Se por um lado é pelo castigo ou punição do mal que se entende que o ato infracional pode ser evitado, por outro, a responsabilidade inferida pela lei a alguém que comete um crime não garante que esse alguém se sentirá responsável pelo seu ato. De igual modo, a lei não responsabilizar objetiva ou juridicamente o louco infrator não exclui que este possa se implicar em seu delito. Afinal, a responsabilidade jurídica e a subjetiva não são correlatas. É isso que nos afirma Lacan (1950/1998, p. 128) quando diz que "toda sociedade manifesta a relação do crime com a lei através de castigos cuja realização, sejam quais forem suas modalidades, exigem um assentimento subjetivo". Para que uma relação entre o crime e a sua consequência seja percebida é necessário um assentimento do sujeito que seria traduzido pela crença de que é possível se responsabilizar e responder por seu ato. E assim "o homem se [faz] reconhecer por seus semelhantes pelos atos cuja responsabilidade ele assume" (Lacan, 1950/1998, p. 127). Aí encontramos o valor testemunhal do relato de Althusser; pois ele se vale de uma escrita-testemunho para falar de seu encontro com o real e com isso se implicar no ato que protagoniza, buscando fazer frente à decisão do Outro jurídico de destituí-lo da palavra. Para Althusser era urgente dar voz à sua experiência e tirar do seu caminho a pedra sepulcral do silêncio.

 

O testemunho em um recorte

Nascido em 16 de outubro de 1918, o filósofo é batizado com o nome do tio, irmão do seu pai, para quem sua mãe fora prometida e que morreu antes de contrair as núpcias. Sobre o seu nome, afirma que

talvez esse nome dissesse um pouco demais, em meu lugar: oui, e eu me revoltava contra esse "sim" que era o "sim" ao desejo de minha mãe, não ao meu. E, sobretudo, ele dizia: lui, esse pronome de terceira pessoa que, soando como a chamada a um terceiro anônimo, me despojava de toda personalidade própria, e fazia alusão a esse homem às minhas costas: Lui, c'était Louis, meu tio, que minha mãe amava, e não eu (Althusser, 1992, p. 42).

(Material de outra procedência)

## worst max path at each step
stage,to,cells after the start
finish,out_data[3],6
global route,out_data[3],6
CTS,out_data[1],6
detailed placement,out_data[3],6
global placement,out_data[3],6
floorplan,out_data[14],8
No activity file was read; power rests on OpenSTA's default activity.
==> src/rtl/ifd_pkg.sv <==
package ifd_pkg;

   localparam int CONST_BYTES = 4;
   localparam logic [3:0] NO_REG = 4'h8;

   localparam logic [3:0] OPC_NOP   = 4'h0;
   localparam logic [3:0] OPC_STOP  = 4'h1;
   localparam logic [3:0] OPC_RR    = 4'h2;
   localparam logic [3:0] OPC_IR    = 4'h3;
   localparam logic [3:0] OPC_RM    = 4'h4;
   localparam logic [3:0] OPC_MR    = 4'h5;
   localparam logic [3:0] OPC_ALU   = 4'h6;
   localparam logic [3:0] OPC_JMP   = 4'h7;
   localparam logic [3:0] OPC_CALL  = 4'h8;
   localparam logic [3:0] OPC_RET   = 4'h9;
   localparam logic [3:0] OPC_PUSH  = 4'hA;
   localparam logic [3:0] OPC_POP   = 4'hB;

   localparam logic [3:0] ALU_FUN_MAX = 4'h3;
   localparam logic [3:0] JMP_FUN_MAX = 4'h6;

   typedef struct packed {
      logic       has_regs;
      logic       has_const;
      logic       const_at2;
      logic [2:0] len;
   } fmt_t;

endpackage

==> src/rtl/ifd_classify.sv <==
module ifd_classify
   import ifd_pkg::*;
(
   input  logic [3:0] icode,
   input  logic [3:0] ifun,
   output fmt_t       fmt,
   output logic       bad,
   output logic       halt
);

   always_comb begin
      fmt = '{has_regs: 1'b0, has_const: 1'b0, const_at2: 1'b0, len: 3'd1};
      bad = (ifun != 4'h0);
      unique case (icode)
         OPC_NOP, OPC_STOP, OPC_RET: ;
         OPC_RR, OPC_PUSH, OPC_POP: begin
            fmt.has_regs = 1'b1;
            fmt.len      = 3'd2;
         end
         OPC_IR, OPC_RM, OPC_MR: begin
            fmt.has_regs  = 1'b1;
            fmt.has_const = 1'b1;
            fmt.const_at2 = 1'b1;
            fmt.len       = 3'd6;
         end
         OPC_ALU: begin
            fmt.has_regs = 1'b1;
            fmt.len      = 3'd2;
            bad          = (ifun > ALU_FUN_MAX);
         end
         OPC_JMP: begin
            fmt.has_const = 1'b1;
            fmt.len       = 3'd5;
            bad           = (ifun > JMP_FUN_MAX);
         end
         OPC_CALL: begin
            fmt.has_const = 1'b1;
            fmt.len       = 3'd5;
         end
         default: bad = 1'b1;
      endcase
      halt = (icode == OPC_STOP) && !bad;
   end

endmodule

==> src/rtl/ifd_extract.sv <==
module ifd_extract
   import ifd_pkg::*;
#(
   parameter int WIN_BYTES = 6,
   localparam int WIN_W = WIN_BYTES * 8,
   localparam int C_W   = CONST_BYTES * 8
) (
   input  logic [WIN_W-1:0] win,
   input  fmt_t             fmt,
   output logic [3:0]       ra,
   output logic [3:0]       rb,
   output logic [C_W-1:0]   val_c
);

   assign ra = fmt.has_regs ? win[15:12] : NO_REG;
   assign rb = fmt.has_regs ? win[11:8]  : NO_REG;

   for (genvar k = 0; k < CONST_BYTES; k++) begin : g_cbyte
      logic [7:0] near_b, far_b;
      assign near_b = win[(k+1)*8 +: 8];
      assign far_b  = win[(k+2)*8 +: 8];
      assign val_c[k*8 +: 8] = !fmt.has_const ? 8'h00 :
                               (fmt.const_at2 ? far_b : near_b);
   end

   if (WIN_BYTES > CONST_BYTES + 2) begin : g_spare
      logic spare_unused;
      assign spare_unused = ^win[WIN_W-1:(CONST_BYTES+2)*8];
   end

endmodule

==> src/rtl/ifd_pc_step.sv <==
module ifd_pc_step #(
   parameter int             ADDR_W   = 32,
   parameter logic [ADDR_W-1:0] RESET_PC = '0
) (
   input  logic              clk,
   input  logic              rst_n,
   input  logic [2:0]        len,
   input  logic              hold,
   output logic [ADDR_W-1:0] pc,
   output logic [ADDR_W-1:0] next_pc
);

   assign next_pc = pc + {{(ADDR_W-3){1'b0}}, len};

   always_ff @(posedge clk or negedge rst_n) begin
      if (!rst_n)
         pc <= RESET_PC;
      else if (!hold)
         pc <= next_pc;
   end

endmodule

==> src/rtl/insn_fetch_decoder.sv <==
module insn_fetch_decoder
   import ifd_pkg::*;
#(
   parameter int ADDR_W      = 32,
   parameter int WIN_BYTES   = 6,
   parameter logic [ADDR_W-1:0] RESET_PC = '0,
   parameter bit STOP_ON_BAD = 1'b1,
   localparam int WIN_W = WIN_BYTES * 8,
   localparam int C_W   = CONST_BYTES * 8
) (
   input  logic              clk,
   input  logic              rst_n,
   input  logic [WIN_W-1:0]  win,
   output logic [ADDR_W-1:0] pc,
   output logic [3:0]        icode,
   output logic [3:0]        ifun,
   output logic [3:0]        ra,
   output logic [3:0]        rb,
   output logic [C_W-1:0]    val_c,
   output logic [2:0]        ilen,
   output logic [ADDR_W-1:0] next_pc,
   output logic              insn_ok,
   output logic              bad_insn,
   output logic              is_halt
);

   if (WIN_BYTES < CONST_BYTES + 2) begin : g_chk_win
      $error("insn_fetch_decoder: window narrower than longest instruction");
   end
   if (ADDR_W < 8) begin : g_chk_addr
      $error("insn_fetch_decoder: address width too small");
   end

   fmt_t fmt;
   logic hold;

   assign icode = win[7:4];
   assign ifun  = win[3:0];

   ifd_classify u_cls (
      .icode (icode),
      .ifun  (ifun),
      .fmt   (fmt),
      .bad   (bad_insn),
      .halt  (is_halt)
   );

   ifd_extract #(.WIN_BYTES(WIN_BYTES)) u_ext (
      .win   (win),
      .fmt   (fmt),
      .ra    (ra),
      .rb    (rb),
      .val_c (val_c)
   );

   assign ilen    = fmt.len;
   assign insn_ok = !bad_insn;

   if (STOP_ON_BAD) begin : g_hold_bad
      assign hold = is_halt | bad_insn;
   end else begin : g_skip_bad
      assign hold = is_halt;
   end

   ifd_pc_step #(.ADDR_W(ADDR_W), .RESET_PC(RESET_PC)) u_step (
      .clk     (clk),
      .rst_n   (rst_n),
      .len     (ilen),
      .hold    (hold),
      .pc      (pc),
      .next_pc (next_pc)
   );

endmodule

==> config.mk <==
export PLATFORM = sky130hd
export DESIGN_NAME = insn_fetch_decoder
export DESIGN_NICKNAME = d
export VERILOG_FILES = /design/src/rtl/ifd_pkg.sv /design/src/rtl/ifd_classify.sv /design/src/rtl/ifd_extract.sv /design/src/rtl/ifd_pc_step.sv /design/src/rtl/insn_fetch_decoder.sv
export SDC_FILE = /design/constraint.sdc
export NUM_CORES = 1
export LEC_CHECK = 0
export BUFFER_PORTS_ARGS = -buffer_cell sky130_fd_sc_hd__clkbuf_2
export CAP_MARGIN = 40
export CORE_AREA = 2 2 112 60
export CTS_BUF_LIST = sky130_fd_sc_hd__clkbuf_16
export CTS_CLUSTER_SIZE = 20
export DETAILED_ROUTE_END_ITERATION = 8
export DIE_AREA = 0 0 114 62
export HOLD_SLACK_MARGIN = 0.03
export PLACE_DENSITY = 0.83
export SLEW_MARGIN = 20
export SYNTH_ARGS = -nofsm -noshare
export SYNTH_HDL_FRONTEND = slang
export SYNTH_SLANG_ARGS = --single-unit
==> constraint.sdc <==
create_clock -name clk -period 5.1 [get_ports clk]
set_input_delay 0.255 -clock clk [delete_from_list [all_inputs] [get_ports clk]]
set_output_delay 0.255 -clock clk [all_outputs]
set_load 0.03 [all_outputs]
# == Word level (Yosys, flattened, before mapping) ==
# Index checks and enable logic that the tools add are counted.
# op_classes
n_addsub,1
n_lt_le_gt_ge,2
n_eq_ne,11
mux,15
bitwise_logic,1
n_reduce_logical,10
# ops
cell,count
$mux W8,8
$add A32 B3 Y32,1
$eq A4 B3 Y1 const B,4
$eq A4 B4 Y1 const B,4
$reduce_or A10 Y1,1
$pmux W3 S3,1
$eq A4 B2 Y1 const B,2
$mux W4,2
$reduce_or A7 Y1,1
$reduce_or A5 Y1,1
$eq A4 B1 Y1 const B,1
$gt A4 B2 Y1 const B,1
$gt A4 B3 Y1 const B,1
$logic_not A4 Y1,1
$reduce_bool A4 Y1,1
$reduce_or A4 Y1,1
$mux W1,3
$pmux W1 S3,1
$reduce_or A3 Y1,1
$reduce_or A2 Y1,1
$logic_and A1 B1 Y1,1
$logic_not A1 Y1,1
$or A1 B1 Y1,1
# totals
regBits,32
output_inout_bits,118
wordCells,41

# == Longest topological paths before layout ==
# depth
ltp_word,6
depth_mapped,13
mapped_depth_nobuf,10

# == Modules after synthesis ==
# Synthesis repeated with hierarchy kept, for this count alone.
# unflattened
hier_cells,314
hier_area_um2,2869.0
# by_module_without_submodules
module,instances,cells_each,area_each_um2,seq_area_each_um2
ifd_pc_step,1,203,1980.6,800.8
ifd_extract,1,79,653.1,0.0
ifd_classify,1,22,165.2,0.0
insn_fetch_decoder,1,10,70.1,0.0

# == Least setup slack after synthesis ==
# Ideal clock, no wire load.
# synth_path
path_type,input to output
start,input port win[6]
end,output port next_pc[30]
t_arrival_ns,3.431
t_required_ns,4.845
slack_ns,1.414
cell_stages,13
path_buffers,3
cell_sequence,buf_2 nor2b_1 o21ai_0 o21a_1 clkbuf_1 inv_1 ha_1 nor2b_1 o2111ai_2 or3_1 buf_6 nor2_1 xor2_1
# synth_between
elab_chain_len,4
# synth_lines
item,line_no,source
from (decl),insn_fetch_decoder.sv:13,"input logic [WIN_W-1:0] win,"
$eq A4 B2 Y1 (tied with other cells),ifd_classify.sv:14,unique case (icode)
$reduce_or A4 Y1 (no line) (tied with other cells),n/a,
$pmux W3 S3 *,ifd_classify.sv:14,
net ilen[2],insn_fetch_decoder.sv:20,"output logic [2:0] ilen,"
$add A32 B3 Y32 *,ifd_pc_step.sv:13,"assign next_pc = pc + {{(ADDR_W-3){1'b0}}, len};"
to (decl),insn_fetch_decoder.sv:21,"output logic [ADDR_W-1:0] next_pc,"
# The timed path passes the listed nets; every way through them passes the cells marked *.

# == Worst setup path in the final report ==
# layout_path
start,input port win[6]
end,output port next_pc[28]
# layout_between
elab_chain_len,4
# layout_lines
item,line_no
$eq A4 B2 Y1 (tied with other cells),ifd_classify.sv:14
$reduce_or A4 Y1 (no line) (tied with other cells),n/a
$pmux W3 S3 *,ifd_classify.sv:14
$add A32 B3 Y32 *,ifd_pc_step.sv:13
# Every way passes the cells marked *; elsewhere a longest branch is shown, timed or not.

==> metrics.md <==
| Metric | Value |
|---|---|
| Number of fill cells | `570` |
| Mapped Nets | `363` |
| Final Skew | `5.81 ps` |
| Overflow after GRT | `0` |
| Number of global-route vias before repair | `~2200` |
| FF+latch count, synth | `32` |
| Final setup viols | `0` |
| Gp weighted congestion | `roughly 0.91` |
| Arr. time, crit path | `3320 ps` |
| DRC violations left | `0` |
| Mapped cell area | `around 2600 sq um` |
| Clock Sinks | `32` |
| I/O pin count | `about 170` |
| Htree depth | `2` |
| Post-Syn Instances | `309` |
| Post-CTS Setup Inserts | `0` |
| Vias | `around 2800` |
| Starting DRC count in detailed routing | `138` |
| Placed Instance Area | `around 3500 sq um` |
| CP top delay family | `simple AND/OR/NAND/NOR gates` |
| Buf/Inv on CP | `3` |
| Post-synth top flop | `dfrtp_1` |
| Later-pin clock latency in the skew report | `270 ps` |
| Initial antenna violation count | `0` |
| CP max stage delay | `580 ps` |
| Worst Setup End Kind | `output pin` |
| Worst path cell trace | `clkbuf_2 -> nor2b_1 -> a2bb2oi_1 -> ha_1 -> inv_1 -> fa_1 -> nor2b_1 -> o2111ai_2 -> or3_1 -> nor2_1 -> xor2_1 -> clkbuf_2` |
| Synth warnings | `0` |
| Max reg flops | `32` |
| Fin. Hold Viols | `0` |
| R2R depth | `8` |
| Setup tns final | `0 ps` |
| Drt via density | `5.14` |
| Syn avg cell area | `around 8.5 sq um` |
| Initial core utilization | `42.0%` |
| Core area | `between 6000 and 7000 sq um` |
| Fin area | `3690 sq um` |
| Lkg Pwr | `2.06 nW` |
| Register area share after synthesis | `30.5%` |
| Ant diodes | `0` |
| # port buffers | `167` |
| RSZ-0062 raised after global routing | `false` |
| # rows | `21` |
| Crit start category | `input pin` |
| Largest regs | `u_step.pc x32` |
| Clock Path Buffers | `2` |
| Count of pins over their slew limit | `0` |
| WP data required | `4850 ps` |
| Die area | `between 7000 and 8000 sq um` |
| Root Buffer | `clkbuf_16` |
| Layout cells sized above 1 | `40.3%` |
| F_max | `0.280 GHz` |
| Synth area leaders | `dfrtp_1 (30%), xor2_1 (11%), mux2i_1 (9.1%)` |
| WS Path Type | `input pin to output pin` |
| Post-DP HPWL | `6330 um` |
| Slowest-stage cell, CP | `or3_1` |
| Post-CTS Hold Buffers | `0` |
| Pwr/cell area | `288 nW/um^2` |
| Remaining antenna violation count | `0` |
| First-pass GRT wire length | `11200 um` |
| Post-CTS Resized | `0` |
| Worst-Margin Slew | `707 ps` |
| Post-synth EDFFs | `0` |
| Largest net degree at the start of global routing | `33` |
| Crit share post-route | `70.0%` |
| WL final | `7680 um` |
| Total CTS buffers | `5` |
| Slew margin rel. | `52.8%` |
| Status | `completed` |
| Crit path depth | `12` |
| Die H | `62 um` |
| Largest register by flop count | `u_step.pc` |
| Max Cap Viol | `0` |
| Clock-pin slew on the worst setup and hold paths | `50 ps` |
| Most common cell after layout, fill and taps aside | `clkbuf_2` |
| Synth top area share | `30.5%` |
| Leading area contributor after synthesis | `dfrtp_1` |
| CTS tree | `done` |
| VDD IR max | `around 150 uV` |
| Drt pass-1 iters | `4` |
| Most frequent cells in the layout | `clkbuf_2 (167), nor2_1 (47), nand2_1 (35)` |
| Post-DR wirelength/cell | `14.0 um` |
| GRT Overall Usage | `20.6%` |
| Die Width | `114 um` |
| Post-layout minimum cycle time | `3570 ps` |
| Worst hold path type | `input pin to async pin` |
| Synth-to-layout area growth | `40.5%` |
| Critical path fanouts, max | `11` |
| Ys async rst share | `100%` |
| Fin nets | `522` |
| Post-synth cell types | `39` |
[cell usage after synthesis (all sizes together), types with 6 or more instances]
library cell	instances
nor2	48
nand2	35
dfrtp	32
xor2	32
xnor2	27
mux2i	24
buf	15
and3	11
a22o	8
nor2b	8
inv	7
nand3	7
nand4	7
nor3	7
clkbuf	6
[final cells by class]
cell class	count	area, sq um	share of cell area [%]
multi-input combinational	249	1680	45.6
sequential	32	801	21.7
tap	80	100	2.71
clock inverter	3	42.5	1.15
timing repair buffer	173	912	24.7
clock buffer	5	125	3.39
inverter	7	26.3	0.712
[where the power goes]
group	total [mW]	internal (mW)	leakage (nW)	switching (mW)
Clock	0.333	0.229	0.0798	0.104
Combinational	0.430	0.132	1.54	0.298
Sequential	0.300	0.274	0.440	0.0266
[metrics by stage]
stage / setup slack (ps) / utilization [%] / hold WS, ps / cells / power (mW)
after floorplan: 1410 / - / -40.6 / 309 / 0.593
after CTS: 1560 / 58.5 / 80.2 / 547 / 1.07
after global placement: 1740 / 55.3 / 375 / 537 / 0.722
after detailed placement: 1570 / 55.8 / 368 / 539 / 0.734
final: 1530 / 59.0 / 339 / 549 / 1.06
after global routing: 1330 / 59.0 / 353 / 549 / 1.12
[metal layers]
metal / wire length (um) / up-vias / GRT usage [%]
met1: 3750 / 1362 / 31.7
li1: - / 1365 / -
met4: 32 / 0 / 4.36
met2: 3490 / 89 / 29.9
met3: 407 / 4 / 3.98
met5: 0 / - / 0
[kinds of logic after synthesis]
family / after synthesis / share of synthesized area [%]
and+or+nand+nor: 137 / 25.1
muxes: 25 / 9.58
buffers and inverters: 28 / 5.72
adders and majority gates: 4 / 2.19
AOI/OAI and AO/OA: 24 / 7.24
xor gates and xnor gates: 59 / 19.7
DFF: 32 / 30.5
[final timing paths]
| path | start | endpoint | slack, ps |
|---|---|---|---|
| setup / recovery | win[6] | next_pc[28] | 1530 |
| hold / removal | rst_n | u_step.pc[26] | 340 |
| setup reg to reg | u_step.pc[0] | u_step.pc[28] | 2420 |
| hold reg to reg | u_step.pc[0] | u_step.pc[0] | 520 |
| max in group asynchronous | rst_n | u_step.pc[7] | 4390 |
| min in group clk | u_step.pc[0] | u_step.pc[0] | 520 |
No activity file was read; power rests on OpenSTA's default activity.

Essa identificação com o tio Louis morto, que Althusser jamais poderia ser, teve desdobramentos, em especial na relação com sua esposa, Hélène. À questão do duplo com o tio ele respondeu seduzindo a mãe superprotetora, se apresentando tão puro e comportado quanto podia para que ela consentisse em olhá-lo e amá-lo. Ao se perguntar se havia alcançado o objetivo intentado, responde que sim e não:

sim, porque reconhecendo em mim a realização de seu desejo, ela estava feliz comigo, e extremamente orgulhosa. Não, porque nessa sedução eu tinha sempre a impressão de não ser eu, de não existir realmente, mas de existir apenas pelos artifícios e nos artifícios, [...] e, portanto, de não ter realmente conquistado minha mãe, mas de tê-la artificial e artificiosamente seduzido (Althusser, 1992, p. 58).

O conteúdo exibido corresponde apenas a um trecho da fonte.